How have your negotiations with the UK government progressed since you refused its earlier proposal in January?
We are in conversation but as of now it is status quo. But there is only a finite amount of time which is available. So, status quo is not an option. Somewhere the penny will drop. Let’s see how the conversations with the government go or else in the next 12 to 24 months, we will take whatever calls we have to take. The proposal the UK government gave is short of what we have sought. Without getting into the numbers, our request was for 50% of the capex (capital expenditure) that is required and some opex (operational expenditure) support because the energy costs in the UK are much higher than in Europe. They have given us a proposal which is less than 25% of the cost; I would say 20% of the cost.How would you review the performance in Q4?
The India business has done well. We struggled last year because of the export duty. That got lifted in November, which opened up the export market. That also coincided with China stepping back from the Covid restrictions. So, the overall sentiment in the steel industry changed and hence you saw in January-March quarter the domestic prices went up as international prices went up, and you could export all the excess inventory in the system. So that’s why the Indian numbers have been good.As far as Europe is concerned, the struggle is there for two reasons. One is you’re struggling with demand compression because of the Ukraine war, the high energy prices and its impact on downstream industry. And for us, particularly, we were preparing for a blast furnace relining in Netherlands, which has been our best performing European asset. So we were building up some stock so the working capital in Europe was also higher than what we traditionally had. So Europe numbers in Q4 are not much better than Q3. We expect Q1 to be slightly better but still in the negative terrain, because blast furnace in Netherlands is down and it will resume in August.I expect Europe to have a challenging Q1, maybe slightly better than Q4 (FY23). And we’ll start getting better from Q2.
You missed your $1-billion debt reduction target in FY23. What is your target for FY24?

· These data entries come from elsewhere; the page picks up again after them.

This design comes from an exercise in tuning for small area, a short achievable clock period and few clock cycles on the open sky130 flow, not from production work.
Function was checked by simulation only, so behaviour that the tests miss may differ from the original.

// nyate_core
module nyate_core (
    input  wire        clk,
    input  wire        rst,           
    input  wire [15:0] ilen,          
    input  wire [10:0] dlen,          
    output wire [14:0] imem_addr,
    input  wire [35:0] imem_rdata,
    output wire [15:0] dmem_addr,
    output wire        dmem_we,
    output wire [17:0] dmem_wdata,
    input  wire [17:0] dmem_rdata,
    output reg         halted,
    output reg  [3:0]  fault_cause,
    output reg  [17:0] fault_detail
);
For scale: roughly 5600 cells after synthesis, ~460 flip-flops, about 42000 µm² of cells after synthesis.
clock: 14.0 ns
lec_check: 0
abc_area: 1
cap_margin: 20
core_margin: 2
core_utilization: 50
cts_buf_list: sky130_fd_sc_hd__clkbuf_8
slew_margin: 20
standard.sh (not shown) runs the stock make flow with config.mk's settings and CLKGATE_MAP_FILE= SYNTH_SCRIPT=/design/flow/synth_recipe.tcl, a recipe that flattens the netlist after the stock synthesis.
==> flow/flow/run.sh <==
#!/bin/bash
# Layout flow: the standard layout (the make command of standard.sh),
# except that
#  - the port buffers are plain sky130_fd_sc_hd__buf_2 cells instead of the
#    delay cells buffer_ports picks on its own (every port still gets one);
#  - timing repair aims for 6.8 ns, so that the critical paths get
#    repaired although the 14 ns clock is met, and it may resize cells to
#    other footprints (MATCH_CELL_FOOTPRINT=0). The constraints are unchanged.
# The make output goes to standard_flow.log; each ORFS step keeps its own
# log under orfs/logs/.
set -euo pipefail
cd "$(dirname "$0")/.."
export BUFFER_PORTS_ARGS="-buffer_cell sky130_fd_sc_hd__buf_2"
export SETUP_SLACK_MARGIN=7.2
sed 's/"\${@:-finish}"/MATCH_CELL_FOOTPRINT=0 finish/' standard.sh > standard_nofp.sh
grep -q 'MATCH_CELL_FOOTPRINT=0 finish' standard_nofp.sh
bash standard_nofp.sh > standard_flow.log 2>&1
The starting point completed with no timing, DRC or antenna violations.
Testbench counts at the start, summed over its fixed seeds: cycles 73,868.
==> next run, changes <==
==> flow/flow/run.sh (replaced) <==
#!/bin/bash
# Layout flow: the standard layout (the make command of standard.sh),
# except that
#  - the port buffers are plain sky130_fd_sc_hd__buf_2 cells instead of the
#    delay cells buffer_ports picks on its own (every port still gets one);
#  - timing repair aims for 6.0 ns, so that the critical paths get
#    repaired although the 14 ns clock is met, and it may resize cells to
#    other footprints (MATCH_CELL_FOOTPRINT=0). The constraints are unchanged;
#  - clock tree synthesis adds no dummy loads.
# The make output goes to standard_flow.log; each ORFS step keeps its own
# log under orfs/logs/.
set -euo pipefail
cd "$(dirname "$0")/.."
export BUFFER_PORTS_ARGS="-buffer_cell sky130_fd_sc_hd__buf_2"
export SETUP_SLACK_MARGIN=8.0
export CTS_ARGS="-sink_clustering_enable -repair_clock_nets -buf_list sky130_fd_sc_hd__clkbuf_8 -dont_use_dummy_load"
sed 's/"\${@:-finish}"/MATCH_CELL_FOOTPRINT=0 finish/' standard.sh > standard_nofp.sh
grep -q 'MATCH_CELL_FOOTPRINT=0 finish' standard_nofp.sh
bash standard_nofp.sh > standard_flow.log 2>&1
Setup slack improved by 0.49 ns.
Fmax climbs by 7.9%.
Final area climbs by 5.1%.
Core utilization climbs by 2.8 points.
Worst hold slack got worse by 0.026 ns.
Via count climbs by 1.4%.
Die area stays the same.
==> next run, changes <==
--- a/flow/flow/run.sh
+++ b/flow/flow/run.sh
@@ -4,5 +4,5 @@
 #  - the port buffers are plain sky130_fd_sc_hd__buf_2 cells instead of the
 #    delay cells buffer_ports picks on its own (every port still gets one);
-#  - timing repair aims for 6.0 ns, so that the critical paths get
+#  - timing repair aims for 6.8 ns, so that the critical paths get
 #    repaired although the 14 ns clock is met, and it may resize cells to
 #    other footprints (MATCH_CELL_FOOTPRINT=0). The constraints are unchanged;
@@ -13,5 +13,5 @@
 cd "$(dirname "$0")/.."
 export BUFFER_PORTS_ARGS="-buffer_cell sky130_fd_sc_hd__buf_2"
-export SETUP_SLACK_MARGIN=8.0
+export SETUP_SLACK_MARGIN=7.2
 export CTS_ARGS="-sink_clustering_enable -repair_clock_nets -buf_list sky130_fd_sc_hd__clkbuf_8 -dont_use_dummy_load"
 sed 's/"\${@:-finish}"/MATCH_CELL_FOOTPRINT=0 finish/' standard.sh > standard_nofp.sh
- ABC_AREA: 1 -> default
The changed run completed without violations.
Routed wire length rises by 2.3%.
Worst setup slack got worse by 1.2 ns.
Fmax drops by 16%.
Global-route usage went up by 0.15 points.
Synthesized cell count shrinks by 14%.
Via count drops by 3.9%.
==> next run, changes <==
- ABC_AREA: default -> 1
Utilization stays flat.
Worst setup slack improved by 0.70 ns.
Via count climbs by about 2%.
Clock skew drops by 0.0034 ns.
Fmax climbs by 10%.
Synthesized cell count climbs by about 16%.
Design area drops by about 1.7%.
Final cell count climbs by 12%.
Non-clock buffer count drops by 26.
==> next run, changes <==
--- a/flow/flow/run.sh
+++ b/flow/flow/run.sh
@@ -4,5 +4,5 @@
 #  - the port buffers are plain sky130_fd_sc_hd__buf_2 cells instead of the
 #    delay cells buffer_ports picks on its own (every port still gets one);
-#  - timing repair aims for 6.8 ns, so that the critical paths get
+#  - timing repair aims for 6.4 ns, so that the critical paths get
 #    repaired although the 14 ns clock is met, and it may resize cells to
 #    other footprints (MATCH_CELL_FOOTPRINT=0). The constraints are unchanged;
@@ -13,5 +13,5 @@
 cd "$(dirname "$0")/.."
 export BUFFER_PORTS_ARGS="-buffer_cell sky130_fd_sc_hd__buf_2"
-export SETUP_SLACK_MARGIN=7.2
+export SETUP_SLACK_MARGIN=7.6
 export CTS_ARGS="-sink_clustering_enable -repair_clock_nets -buf_list sky130_fd_sc_hd__clkbuf_8 -dont_use_dummy_load"
 sed 's/"\${@:-finish}"/MATCH_CELL_FOOTPRINT=0 finish/' standard.sh > standard_nofp.sh
- CORE_UTILIZATION: 50 -> 55
What happened: The changed run completed without violations. Sequential cell count does not change. Die area came out lower by 9.0%. Maximum frequency came out higher by 5.0%. Wire length came out lower by 6.7%. Setup slack improves by 0.32 ns.
==> next run, changes <==
--- a/flow/flow/run.sh
+++ b/flow/flow/run.sh
@@ -4,5 +4,5 @@
 #  - the port buffers are plain sky130_fd_sc_hd__buf_2 cells instead of the
 #    delay cells buffer_ports picks on its own (every port still gets one);
-#  - timing repair aims for 6.4 ns, so that the critical paths get
+#  - timing repair aims for 5.4 ns, so that the critical paths get
 #    repaired although the 14 ns clock is met, and it may resize cells to
 #    other footprints (MATCH_CELL_FOOTPRINT=0). The constraints are unchanged;
@@ -13,5 +13,5 @@
 cd "$(dirname "$0")/.."
 export BUFFER_PORTS_ARGS="-buffer_cell sky130_fd_sc_hd__buf_2"
-export SETUP_SLACK_MARGIN=7.6
+export SETUP_SLACK_MARGIN=8.6
 export CTS_ARGS="-sink_clustering_enable -repair_clock_nets -buf_list sky130_fd_sc_hd__clkbuf_8 -dont_use_dummy_load"
 sed 's/"\${@:-finish}"/MATCH_CELL_FOOTPRINT=0 finish/' standard.sh > standard_nofp.sh
- CORE_UTILIZATION: 55 -> 50
- cell area went up by 11%
- synthesized cell count is unchanged
- critical path depth went down by 1
- core utilization went up by 0.49 points
- maximum frequency went down by 0.31%
- global-route usage went down by 1.6 points
- clock skew went down by 0.0083 ns
This design comes from an exercise in tuning for small area, a short achievable clock period and few clock cycles per item on the open sky130 flow, not from production work. In this exercise RTL edits were held to simulation tests only and were not proved equivalent to the original.

==> module cipher_aes_core, before the edit <==
module cipher_aes_core (
    input  wire         clk,
    input  wire         rst,         
    input  wire         in_valid,
    output wire         in_ready,
    input  wire         in_key256,   
    input  wire [255:0] in_key,
    input  wire [127:0] in_block,
    output reg          out_valid,
    output reg  [127:0] out_block
);
    localparam integer MW = 18;    
    function [7:0] xtime(input [7:0] b);
        xtime = {b[6:0], 1'b0} ^ (b[7] ? 8'h1b : 8'h00);
    endfunction
    reg          s_valid;
    reg          s_k256;
    reg  [3:0]   s_round;    
    reg  [7:0]   s_rcon;
    reg  [127:0] s_state;
    reg  [127:0] s_ka;
    reg  [127:0] s_kb;
    reg          m_valid;
    reg          m_k256;
    reg  [3:0]   m_round;
    reg  [7:0]   m_rcon;
    reg  [16*MW-1:0] m_state;    
    reg  [4*MW-1:0]  m_kx;       
    reg  [127:0] m_ka;
    reg  [127:0] m_kb;
    wire [16*MW-1:0] s_mid;
    wire [4*MW-1:0]  s_kmid;
    genvar gi;
    generate
        for (gi = 0; gi < 16; gi = gi + 1) begin : g_top
            aes_sbox_top u_top (.a(s_state[8*gi +: 8]), .m(s_mid[MW*gi +: MW]));
        end
        for (gi = 0; gi < 4; gi = gi + 1) begin : g_ktop
            aes_sbox_top u_top (.a(s_kb[8*gi +: 8]), .m(s_kmid[MW*gi +: MW]));
        end
    endgenerate
    wire m_final = m_k256 ? (m_round == 4'd13) : (m_round == 4'd9);
    wire [31:0] kx_s;
    generate
        for (gi = 0; gi < 4; gi = gi + 1) begin : g_kbot
            aes_sbox_bot u_bot (.m(m_kx[MW*gi +: MW]), .y(kx_s[8*gi +: 8]));
        end
    endgenerate
    wire kx_rot = !m_k256 || !m_round[0];
    wire [31:0] kx_t = kx_rot ? ({kx_s[23:0], kx_s[31:24]} ^ {m_rcon, 24'h000000}) : kx_s;
    wire [127:0] kx_base = m_k256 ? m_ka : m_kb;
    wire [31:0] kx_p0 = kx_base[127:96];
    wire [31:0] kx_p1 = kx_p0 ^ kx_base[95:64];
    wire [31:0] kx_p2 = kx_p1 ^ kx_base[63:32];
    wire [31:0] kx_p3 = kx_p2 ^ kx_base[31:0];
    wire [127:0] kx_next = {kx_p0 ^ kx_t, kx_p1 ^ kx_t, kx_p2 ^ kx_t, kx_p3 ^ kx_t};
    wire [127:0] rkey = m_k256 ? m_kb : kx_next;
    wire [127:0] sub;
    generate
        for (gi = 0; gi < 16; gi = gi + 1) begin : g_bot
            aes_sbox_bot u_bot (.m(m_state[MW*gi +: MW]), .y(sub[8*gi +: 8]));
        end
    endgenerate
    wire [127:0] shifted;
    generate
        for (gi = 0; gi < 16; gi = gi + 1) begin : g_shift
            localparam integer R = gi % 4;
            localparam integer C = gi / 4;
            localparam integer SRC = 4 * ((C + R) % 4) + R;
            assign shifted[127-8*gi -: 8] = sub[127-8*SRC -: 8];
        end
    endgenerate
    wire [127:0] round_out;
    wire [127:0] final_out = shifted ^ rkey;
    generate
        for (gi = 0; gi < 4; gi = gi + 1) begin : g_mix
            wire [31:0] col = shifted[127-32*gi -: 32];
            wire [7:0] a0 = col[31:24];
            wire [7:0] a1 = col[23:16];
            wire [7:0] a2 = col[15:8];
            wire [7:0] a3 = col[7:0];
            wire [7:0] t = a0 ^ a1 ^ a2 ^ a3;
            wire [31:0] d = {t ^ xtime(a0 ^ a1), t ^ xtime(a1 ^ a2),
                             t ^ xtime(a2 ^ a3), t ^ xtime(a3 ^ a0)};
            assign round_out[127-32*gi -: 32] = final_out[127-32*gi -: 32] ^ d;
        end
    endgenerate
    reg  ready;
    assign in_ready = ready;
    wire s_final = s_k256 ? (s_round == 4'd13) : (s_round == 4'd9);
    wire slot_free_next = !s_valid || s_final;
    wire no_pass_next = ready ? (!in_valid || !in_key256)
                              : (!m_valid || m_final || !m_k256 || (m_round >= 4'd3));
    always @(posedge clk) begin
        if (rst) begin
            ready     <= 1'b1;
            s_valid   <= 1'b0;
            m_valid   <= 1'b0;
            out_valid <= 1'b0;
        end else begin
            ready     <= slot_free_next && no_pass_next;
            s_valid   <= in_ready ? in_valid : (m_valid && !m_final);
            m_valid   <= s_valid;
            out_valid <= m_valid && m_final;
        end
    end
    always @(posedge clk) begin
        m_k256  <= s_k256;
        m_round <= s_round;
        m_rcon  <= s_rcon;
        m_state <= s_mid;
        m_kx    <= s_kmid;
        m_ka    <= s_ka;
        m_kb    <= s_kb;
        out_block <= final_out;
        if (ready) begin
            s_k256  <= in_key256;
            s_round <= 4'd0;
            s_rcon  <= 8'h01;
            s_state <= in_block ^ in_key[255:128];
            s_ka    <= in_key[255:128];
            s_kb    <= in_key256 ? in_key[127:0] : in_key[255:128];
        end else begin
            s_k256  <= m_k256;
            s_round <= m_round + 4'd1;
            s_rcon  <= kx_rot ? xtime(m_rcon) : m_rcon;
            s_state <= round_out;
            s_ka    <= m_kb;
            s_kb    <= kx_next;
        end
    end
endmodule
clock: 8.0 ns
lec_check: 0
cap_margin: 20
core_margin: 2
core_utilization: 40
place_density: 0.6
slew_margin: 20
standard.sh (not shown) runs the stock make flow with config.mk's settings and CLKGATE_MAP_FILE= SYNTH_SCRIPT=/design/flow/synth_recipe.tcl, a recipe that flattens the netlist after the stock synthesis.
==> flow/flow/run.sh <==
#!/bin/bash
# Layout flow: the standard flow (standard.sh), except that
#  - synthesis maps the logic with the ABC script flow/abc_map.script; the
#    registers are untouched, and the flow checks that the netlist has the
#    same flip-flops (names and cell types) as the standard synthesis, and
#    uses the standard netlist if not;
#  - the make variables in flow/params.sh are added (port buffer cell,
#    repair margins).
# Each tool's output goes to a log file in the work folder.
set -uo pipefail
W=$(pwd)
RES=$W/orfs/results/$FLOW_PLATFORM/cipher_aes_core/base
source flow/params.sh

# 1. the standard synthesis, for reference
bash standard.sh synth > std_synth.log 2>&1 || exit 1
cp $RES/1_2_yosys.v $W/std_1_2_yosys.v

# 2. our synthesis, in a work area of its own
sed -e "s#@ABC_SCRIPT@#$W/flow/abc_map.script#" flow/synth.tcl > $W/my_synth.tcl
make -C $FLOW_HOME DESIGN_CONFIG=$W/config.mk WORK_HOME=$W/mysyn CLKGATE_MAP_FILE= \
     SYNTH_SCRIPT=$W/my_synth.tcl synth > my_synth.log 2>&1
MYV=$W/mysyn/results/$FLOW_PLATFORM/cipher_aes_core/base/1_2_yosys.v

# 3. same registers?
regs() { grep -oE '^ *sky130_fd_sc_hd__[a-z0-9]*(df|dl)[a-z0-9_]* +[^ ]+' "$1" | sed -E 's/_[0-9]+ +/ /; s/^ *//' | sort; }
if [[ -s $MYV ]] && cmp -s <(regs $W/std_1_2_yosys.v) <(regs $MYV); then
  echo "own synthesis: registers match, using it" > synth_choice.log
  cp $MYV $RES/1_2_yosys.v
  touch $RES/1_2_yosys.v
else
  echo "own synthesis: registers differ or missing, using the standard netlist" > synth_choice.log
fi
regs $W/std_1_2_yosys.v | wc -l >> synth_choice.log
regs $MYV | wc -l >> synth_choice.log

# 4. the rest of the standard flow
bash standard.sh "${MAKE_ARGS[@]}" finish > std_flow.log 2>&1
==> flow/flow/abc_map.script <==
strash
dc2
&get -n
&dch -f
&nf -R 1000
&put
buffer -c
topo
stime -c
upsize -c
dnsize -c
==> flow/flow/params.sh <==
MAKE_ARGS=(SETUP_SLACK_MARGIN=4.5 "BUFFER_PORTS_ARGS=-buffer_cell sky130_fd_sc_hd__buf_2")
==> flow/flow/synth.tcl <==
proc synth {args} { yosys synth -nofsm -noshare {*}$args }
proc abc {args} {
  set i [lsearch $args -script]
  set args [lreplace $args $i [expr {$i + 1}] -script @ABC_SCRIPT@]
  yosys abc {*}$args
}
source $::env(SCRIPTS_DIR)/synth.tcl
# left out here: clear keep_hierarchy, flatten, clean up, hide names made inside functions, write 1_2_yosys.v
Testbench counts at the start, summed over its fixed seeds: cycles 25,540, items 2,048.
Change:
--- a/flow/design.v
+++ b/flow/design.v
@@ -226,9 +226,8 @@
             assign shifted[127-8*gi -: 8] = sub[127-8*SRC -: 8];
         end
     endgenerate
     wire [127:0] round_out;
-    wire [127:0] final_out = shifted ^ rkey;
     generate
         for (gi = 0; gi < 4; gi = gi + 1) begin : g_mix
             wire [31:0] col = shifted[127-32*gi -: 32];
             wire [7:0] a0 = col[31:24];
@@ -237,9 +236,10 @@
             wire [7:0] a3 = col[7:0];
             wire [7:0] t = a0 ^ a1 ^ a2 ^ a3;
             wire [31:0] d = {t ^ xtime(a0 ^ a1), t ^ xtime(a1 ^ a2),
                              t ^ xtime(a2 ^ a3), t ^ xtime(a3 ^ a0)};
-            assign round_out[127-32*gi -: 32] = final_out[127-32*gi -: 32] ^ d;
+            assign round_out[127-32*gi -: 32] =
+                col ^ (m_final ? 32'h00000000 : d) ^ rkey[127-32*gi -: 32];
         end
     endgenerate
     reg  ready;
     assign in_ready = ready;
@@ -267,9 +267,9 @@
         m_state <= s_mid;
         m_kx    <= s_kmid;
         m_ka    <= s_ka;
         m_kb    <= s_kb;
-        out_block <= final_out;
+        out_block <= round_out;
         if (ready) begin
             s_k256  <= in_key256;
             s_round <= 4'd0;
             s_rcon  <= 8'h01;
What happened: Sequential share of layout area decreases by 0.62 points; worst hold slack degrades by 0.0062 ns; routed wire length grows by a few percent; setup slack gains 0.061 ns; count of clock-buffer cells in the layout is higher by 7; via count climbs by a few percent; utilization falls by 0.18 points; clock skew increases by 0.0060 ns; synthesized area went up slightly; maximum frequency increases slightly; die area came out higher slightly.
Testbench counts after the change, summed over its fixed seeds: cycles 25,540, items 2,048.

-- separate check: timing with driven ports --
Ports are ideal in the flow. The routed layouts listed here were re-timed in OpenROAD. Step 1 (the two cells are an assumption about what drives the block):
set clk [get_ports {clk}]
set_driving_cell -lib_cell sky130_fd_sc_hd__clkbuf_16 $clk
set_driving_cell -lib_cell sky130_fd_sc_hd__buf_2 [delete_from_list [all_inputs] $clk]
Step 2, shift: input delay + t, output delay - t, t = (earliest + latest rising clock arrival at the registers) / 2. This alone moves slack from input paths to output paths. Slacks: ideal / step 1 / step 2; pairs: ideal / step 1.
run | t, ns | setup slack, ns | worst hold slack (ns) | worst register clock-pin slew, ns | pins driven straight from the clock port
the first run | 0.847 | 4.476 / 4.476 / 4.277 | 0.307 / 0.307 / 0.307 | 0.07 / 0.07 | 1
the second run | 0.849 | 4.537 / 4.537 / 3.911 | 0.301 / 0.301 / 0.301 | 0.07 / 0.07 | 1
After both steps setup and hold are still met in every run listed. For the second run, which loses most, drivers alone change the setup slack by 0.000 ns; drivers and shift together by -0.626 ns.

As far as debt is concerned, we have reduced it by about ₹3,300 crore in Q4. We said we will reduce debt by $1 billion a year but last year was probably the first time we did not do it. But on average, we have reduced more than $1 billion each year. This year (FY24) we are back to that commitment. We believe that even with the ₹16,000 crore capex that is planned, we can still reduce our debt by a billion dollars.Last year, there were two reasons for missing the target. One is of course that we acquired Neelachal Ispat and Rohit Ferro etc, which cost us about ₹10,000-12,000 crore. And then the working capital. And then export duty, higher gas prices, and margins were compressed. So that’s the reason.
Several assets are coming up in the market. What is on your radar?
I think we don’t need to look at anything because the existing sites can take us to 40-45 million tonnes (a year). When we acquired Neelachal, at that time we were keen to have a site for long products. Now we are well set, we can take Neelachal to 10 million tonnes, Kalinganagar to 15-16 million tonnes, Bhushan to 10 million tonnes. With these three sites in Odisha alone, I can go to 35 million tonnes, and Jamshedpur is 11 million tonnes.In addition, we are building (an electric arc furnace) in Punjab, so if that model works, we can build more such plants in Gujarat or wherever scrap steel is available near industrial areas. So I think we don’t need any assets to fulfil our aspirations.